Below is an indicative (but incomplete) list of staff research interest and possible bachelor projects within the department of Astrophysics. You are encouraged to email staff members with whom you are interested in doing your bachelor internship, to make an appointment to talk about the possibilities.
Radio detection of cosmic rays at the Pierre Auger observatory

Radio detection of air showers is a new detection technique, established by our group. Our activities include large radio antenna installations at the Pierre Auger observatory for cosmic rays in Argentina. Main science goal is to understand the physics and origin of the highest-energy particles in the Universe. Several student projects are available related to these activities. The scope ranges from improving our understanding of the radio emission in the atmosphere, over the measurement of the properties of cosmic rays to the astrophysical interpretation of the data.

A list of previous projects (to illustrate typical topics) is available here: http://particle.astro.ru.nl/goto.html?ea
Contact: Jörg R. Hörandel

Tidal disruption events

For several decades, astronomers have speculated that a hapless star could wander too close to a super massive black hole (SMBH) and be torn apart by tidal forces.

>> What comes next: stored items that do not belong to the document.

[src/verilog/color_pkg.sv]
`default_nettype none

package color_pkg;

    // Raster timing, clk_read cycles per line and lines per frame
    localparam int H_ACTIVE     = 160;
    localparam int H_SYNC_START = 168;
    localparam int H_SYNC_END   = 184;
    localparam int H_TOTAL      = 200;

    localparam int V_ACTIVE     = 120;
    localparam int V_SYNC_START = 122;
    localparam int V_SYNC_END   = 124;
    localparam int V_TOTAL      = 130;

    // Wishbone port
    localparam int WB_ADDR_BITS = 16;     // Word address
    localparam int WB_DATA_BITS = 32;
    localparam int WB_CTRL_BIT  = 15;     // 1 selects control/status

    typedef logic [11:0] color12_t;       // {red, green, blue}, 4 bits each
    typedef logic [7:0]  fb_x_t;
    typedef logic [6:0]  fb_y_t;
    typedef logic [7:0]  h_count_t;
    typedef logic [7:0]  v_count_t;

    typedef enum logic {FB_A, FB_B} fb_select_t;

    typedef enum logic [1:0] {
        SWAP_IDLE,
        SWAP_ARMED,       // Waiting for the picture to leave blanking
        SWAP_WAIT_BLANK,  // Waiting for blanking to begin
        SWAP_PULSE
    } swap_state_t;

    typedef struct packed {
        fb_x_t x;
        fb_y_t y;
        logic  active;
        logic  hsync;
        logic  vsync;
        logic  vblank;
    } raster_t;

    typedef struct packed {
        color12_t color;
        logic     active;
        logic     hsync;
        logic     vsync;
    } video_t;

    typedef struct packed {
        fb_x_t    x;
        fb_y_t    y;
        color12_t color;
    } pixel_write_t;

endpackage

`default_nettype wire

[src/verilog/swap_sequencer.sv]
`default_nettype none
`timescale 1ns/1ps

module swap_sequencer (
    input  wire logic clk_write,
    input  wire logic rst,
    input  wire logic swap_request,
    input  wire logic vblank,        // From the clk_read domain
    output logic      swap_busy,
    output logic      swap
);

    color_pkg::swap_state_t state;
    color_pkg::swap_state_t state_next;

    logic vblank_meta;
    logic vblank_sync;

    // Two-flop synchroniser for vblank
    always_ff @(posedge clk_write or posedge rst) begin
        if (rst) begin
            vblank_meta <= 1'b0;
            vblank_sync <= 1'b0;
        end else begin
            vblank_meta <= vblank;
            vblank_sync <= vblank_meta;
        end
    end

    always_ff @(posedge clk_write or posedge rst) begin
        if (rst) begin
            state <= color_pkg::SWAP_IDLE;
        end else begin
            state <= state_next;
        end
    end

    always_comb begin
        state_next = state;
        unique case (state)
            color_pkg::SWAP_IDLE: begin
                if (swap_request) begin
                    state_next = color_pkg::SWAP_ARMED;
                end
            end
            color_pkg::SWAP_ARMED: begin
                // A request inside blanking waits for the next one
                if (!vblank_sync) begin
                    state_next = color_pkg::SWAP_WAIT_BLANK;
                end
            end
            color_pkg::SWAP_WAIT_BLANK: begin
                if (vblank_sync) begin
                    state_next = color_pkg::SWAP_PULSE;
                end
            end
            color_pkg::SWAP_PULSE: begin
                state_next = color_pkg::SWAP_IDLE;
            end
            default: begin
                state_next = color_pkg::SWAP_IDLE;
            end
        endcase
    end

    // Requests outside IDLE are absorbed
    assign swap_busy = (state != color_pkg::SWAP_IDLE);
    assign swap      = (state == color_pkg::SWAP_PULSE);

endmodule

`default_nettype wire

It has only been with the recent advent of numerous wide field transient surveys that such events have been detected in the form of giant-amplitude, luminous flares of electromagnetic radiation from the centers of otherwise quiescent galaxies. The discoveries, spanning the whole electromagnetic spectrum from X-rays, over UV and optical events, to a small number of events launching relativistic radio jets, have caused widespread excitement, as we can use these tidal disruption flares (TDEs) to study the mass of SMBHs in quiescent galaxies, the stellar populations and dynamics in galactic nuclei, the physics of black hole accretion under extreme conditions including the potential to detect relativistic effects near the SMBH, and the physics of radio jet formation and evolution in a pristine environment. In the group of Peter Jonker we work on the optical and X-ray data of tidal disruption event, including fast X-ray transients. The nature of these events is not yet clear, they could be related to intermediate-mass black holes tidally disrupting a compact star such as a white dwarf, or they could be related to merging neutron stars (or the population is a mixture of both). 
Contact: Peter Jonker

BSc and MSc projects on star clusters and stellar populations

In the coming years, a wide range of new observational facilities will allow the exploration of the Milky Way and nearby galaxies in unprecedented detail.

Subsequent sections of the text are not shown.